#### DATA TO PROCESS

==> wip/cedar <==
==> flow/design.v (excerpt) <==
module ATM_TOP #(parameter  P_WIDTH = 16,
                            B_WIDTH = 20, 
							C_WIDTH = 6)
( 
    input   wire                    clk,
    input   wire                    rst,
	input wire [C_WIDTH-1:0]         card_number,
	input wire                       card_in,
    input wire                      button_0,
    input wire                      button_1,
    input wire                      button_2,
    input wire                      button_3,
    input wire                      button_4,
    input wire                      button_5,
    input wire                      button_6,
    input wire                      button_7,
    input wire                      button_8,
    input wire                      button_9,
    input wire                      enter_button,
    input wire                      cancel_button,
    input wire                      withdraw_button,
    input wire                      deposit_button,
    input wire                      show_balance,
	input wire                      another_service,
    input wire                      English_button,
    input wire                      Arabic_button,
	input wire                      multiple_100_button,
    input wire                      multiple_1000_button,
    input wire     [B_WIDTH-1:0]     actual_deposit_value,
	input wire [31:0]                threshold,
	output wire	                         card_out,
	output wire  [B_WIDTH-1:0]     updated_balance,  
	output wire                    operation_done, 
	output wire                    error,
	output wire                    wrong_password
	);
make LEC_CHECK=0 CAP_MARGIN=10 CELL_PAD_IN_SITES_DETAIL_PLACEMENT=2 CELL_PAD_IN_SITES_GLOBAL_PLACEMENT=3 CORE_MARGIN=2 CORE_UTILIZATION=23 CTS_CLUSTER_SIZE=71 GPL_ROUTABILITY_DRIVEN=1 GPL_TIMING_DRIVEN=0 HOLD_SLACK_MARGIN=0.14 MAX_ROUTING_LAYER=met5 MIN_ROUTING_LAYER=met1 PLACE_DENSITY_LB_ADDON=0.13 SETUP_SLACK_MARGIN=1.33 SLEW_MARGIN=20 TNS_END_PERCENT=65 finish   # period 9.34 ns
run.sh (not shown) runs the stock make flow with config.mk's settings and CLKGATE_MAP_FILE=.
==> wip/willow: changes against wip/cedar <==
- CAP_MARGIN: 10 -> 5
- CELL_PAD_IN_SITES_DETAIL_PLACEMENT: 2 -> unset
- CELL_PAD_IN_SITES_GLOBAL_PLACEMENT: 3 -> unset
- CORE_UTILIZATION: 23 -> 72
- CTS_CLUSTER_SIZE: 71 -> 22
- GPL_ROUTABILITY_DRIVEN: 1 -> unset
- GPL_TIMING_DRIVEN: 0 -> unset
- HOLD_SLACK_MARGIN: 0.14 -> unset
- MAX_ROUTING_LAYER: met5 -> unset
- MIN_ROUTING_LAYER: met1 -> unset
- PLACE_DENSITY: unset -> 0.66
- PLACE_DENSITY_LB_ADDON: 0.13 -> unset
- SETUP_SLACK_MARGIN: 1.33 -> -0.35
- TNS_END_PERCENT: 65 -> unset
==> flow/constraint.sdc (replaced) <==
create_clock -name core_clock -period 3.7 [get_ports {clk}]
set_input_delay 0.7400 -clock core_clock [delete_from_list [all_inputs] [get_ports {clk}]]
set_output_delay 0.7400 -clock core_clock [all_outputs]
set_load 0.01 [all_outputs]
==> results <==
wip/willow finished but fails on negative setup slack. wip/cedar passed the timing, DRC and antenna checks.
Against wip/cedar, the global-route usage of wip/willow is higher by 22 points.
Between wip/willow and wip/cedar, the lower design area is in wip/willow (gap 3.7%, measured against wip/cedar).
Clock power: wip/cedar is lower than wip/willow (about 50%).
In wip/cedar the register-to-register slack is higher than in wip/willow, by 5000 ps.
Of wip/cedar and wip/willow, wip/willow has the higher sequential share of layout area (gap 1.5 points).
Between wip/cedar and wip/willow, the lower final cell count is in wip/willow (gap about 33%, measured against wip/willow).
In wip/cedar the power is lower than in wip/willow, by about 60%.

########
#### DATA TO PROCESS

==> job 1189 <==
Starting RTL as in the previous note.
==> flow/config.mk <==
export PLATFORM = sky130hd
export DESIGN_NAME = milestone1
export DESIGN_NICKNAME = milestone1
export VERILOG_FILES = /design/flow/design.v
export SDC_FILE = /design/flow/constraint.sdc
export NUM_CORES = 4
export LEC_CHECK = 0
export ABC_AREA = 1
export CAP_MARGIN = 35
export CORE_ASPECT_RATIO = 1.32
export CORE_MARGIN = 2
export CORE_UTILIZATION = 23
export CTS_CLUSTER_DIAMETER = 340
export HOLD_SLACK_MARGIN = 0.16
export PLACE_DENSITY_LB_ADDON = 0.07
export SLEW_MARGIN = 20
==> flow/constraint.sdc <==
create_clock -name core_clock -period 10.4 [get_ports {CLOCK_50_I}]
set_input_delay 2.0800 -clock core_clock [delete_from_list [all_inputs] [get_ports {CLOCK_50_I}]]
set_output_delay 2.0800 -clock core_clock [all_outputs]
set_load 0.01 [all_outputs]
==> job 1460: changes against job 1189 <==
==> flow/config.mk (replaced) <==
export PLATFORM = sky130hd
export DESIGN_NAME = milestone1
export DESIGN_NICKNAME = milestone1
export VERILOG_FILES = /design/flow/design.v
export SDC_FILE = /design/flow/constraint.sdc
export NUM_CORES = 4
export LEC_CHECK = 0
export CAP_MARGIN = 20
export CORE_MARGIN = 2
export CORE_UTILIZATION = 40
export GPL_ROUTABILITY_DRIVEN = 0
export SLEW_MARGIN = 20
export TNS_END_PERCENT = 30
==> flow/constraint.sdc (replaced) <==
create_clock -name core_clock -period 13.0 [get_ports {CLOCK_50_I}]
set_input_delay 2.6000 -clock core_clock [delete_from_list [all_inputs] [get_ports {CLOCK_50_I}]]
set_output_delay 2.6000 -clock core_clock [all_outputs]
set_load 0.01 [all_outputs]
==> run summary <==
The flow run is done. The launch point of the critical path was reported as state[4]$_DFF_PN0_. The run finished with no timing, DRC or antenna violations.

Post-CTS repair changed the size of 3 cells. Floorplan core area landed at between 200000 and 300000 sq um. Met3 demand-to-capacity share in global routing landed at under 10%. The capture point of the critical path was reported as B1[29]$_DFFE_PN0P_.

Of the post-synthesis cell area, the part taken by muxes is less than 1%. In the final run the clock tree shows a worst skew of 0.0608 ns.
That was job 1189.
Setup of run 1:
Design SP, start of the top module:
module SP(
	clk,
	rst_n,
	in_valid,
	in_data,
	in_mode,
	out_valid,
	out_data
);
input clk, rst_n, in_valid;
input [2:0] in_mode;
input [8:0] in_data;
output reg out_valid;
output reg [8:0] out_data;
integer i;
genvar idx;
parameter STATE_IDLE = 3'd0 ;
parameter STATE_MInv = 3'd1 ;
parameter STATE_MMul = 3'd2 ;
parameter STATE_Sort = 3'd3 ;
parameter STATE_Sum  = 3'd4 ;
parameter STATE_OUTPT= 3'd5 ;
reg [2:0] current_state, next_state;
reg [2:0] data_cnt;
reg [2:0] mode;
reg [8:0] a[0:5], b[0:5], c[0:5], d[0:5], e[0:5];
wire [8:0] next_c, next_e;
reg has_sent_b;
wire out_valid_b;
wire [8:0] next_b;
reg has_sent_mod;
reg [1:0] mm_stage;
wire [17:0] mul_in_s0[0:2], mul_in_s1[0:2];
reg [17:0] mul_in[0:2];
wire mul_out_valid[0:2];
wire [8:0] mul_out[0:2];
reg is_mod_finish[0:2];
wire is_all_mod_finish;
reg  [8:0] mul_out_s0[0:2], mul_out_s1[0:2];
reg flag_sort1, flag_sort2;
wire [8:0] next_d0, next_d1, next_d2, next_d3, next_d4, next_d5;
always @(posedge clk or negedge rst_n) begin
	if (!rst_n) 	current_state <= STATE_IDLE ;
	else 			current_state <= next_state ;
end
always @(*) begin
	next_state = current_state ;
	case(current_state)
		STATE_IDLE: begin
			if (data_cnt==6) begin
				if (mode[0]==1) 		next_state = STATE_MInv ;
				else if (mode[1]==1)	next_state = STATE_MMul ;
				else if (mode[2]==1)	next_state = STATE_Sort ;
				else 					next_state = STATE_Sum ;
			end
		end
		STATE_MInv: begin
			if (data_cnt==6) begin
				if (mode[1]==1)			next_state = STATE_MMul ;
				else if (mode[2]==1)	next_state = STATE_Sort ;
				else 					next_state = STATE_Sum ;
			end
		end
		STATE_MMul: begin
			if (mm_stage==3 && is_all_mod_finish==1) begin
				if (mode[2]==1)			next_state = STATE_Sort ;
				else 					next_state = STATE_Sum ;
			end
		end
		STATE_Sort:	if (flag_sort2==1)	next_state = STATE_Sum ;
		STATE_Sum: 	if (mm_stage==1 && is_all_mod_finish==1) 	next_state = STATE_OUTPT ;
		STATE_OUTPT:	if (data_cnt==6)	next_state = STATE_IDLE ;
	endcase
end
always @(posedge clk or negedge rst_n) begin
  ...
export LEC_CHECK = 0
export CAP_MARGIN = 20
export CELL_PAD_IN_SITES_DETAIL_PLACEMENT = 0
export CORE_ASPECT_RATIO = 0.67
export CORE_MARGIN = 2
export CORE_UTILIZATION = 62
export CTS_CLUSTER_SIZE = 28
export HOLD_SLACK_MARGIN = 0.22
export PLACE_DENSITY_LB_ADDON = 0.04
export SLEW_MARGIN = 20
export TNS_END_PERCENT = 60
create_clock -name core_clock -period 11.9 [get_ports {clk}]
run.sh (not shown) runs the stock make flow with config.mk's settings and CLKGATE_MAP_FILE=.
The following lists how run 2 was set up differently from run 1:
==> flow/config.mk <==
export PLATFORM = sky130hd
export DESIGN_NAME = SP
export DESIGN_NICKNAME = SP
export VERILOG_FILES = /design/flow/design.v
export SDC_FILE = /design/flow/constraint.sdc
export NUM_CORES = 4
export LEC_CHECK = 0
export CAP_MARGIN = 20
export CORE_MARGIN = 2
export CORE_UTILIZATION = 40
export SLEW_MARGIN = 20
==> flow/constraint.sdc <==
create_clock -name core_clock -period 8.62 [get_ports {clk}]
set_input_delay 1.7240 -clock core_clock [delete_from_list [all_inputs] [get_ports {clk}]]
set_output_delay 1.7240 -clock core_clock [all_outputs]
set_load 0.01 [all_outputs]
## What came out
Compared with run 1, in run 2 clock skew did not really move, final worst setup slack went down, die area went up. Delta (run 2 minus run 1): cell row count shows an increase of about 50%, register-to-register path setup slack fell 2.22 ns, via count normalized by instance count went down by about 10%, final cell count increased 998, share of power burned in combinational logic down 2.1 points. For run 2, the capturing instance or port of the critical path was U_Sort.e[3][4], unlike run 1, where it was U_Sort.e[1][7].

########

WHAT IS REQUIRED :: Counting only lines that contain the string "reported", how many are there in the data above? Give the number alone.

ANSWER SECTION :: 2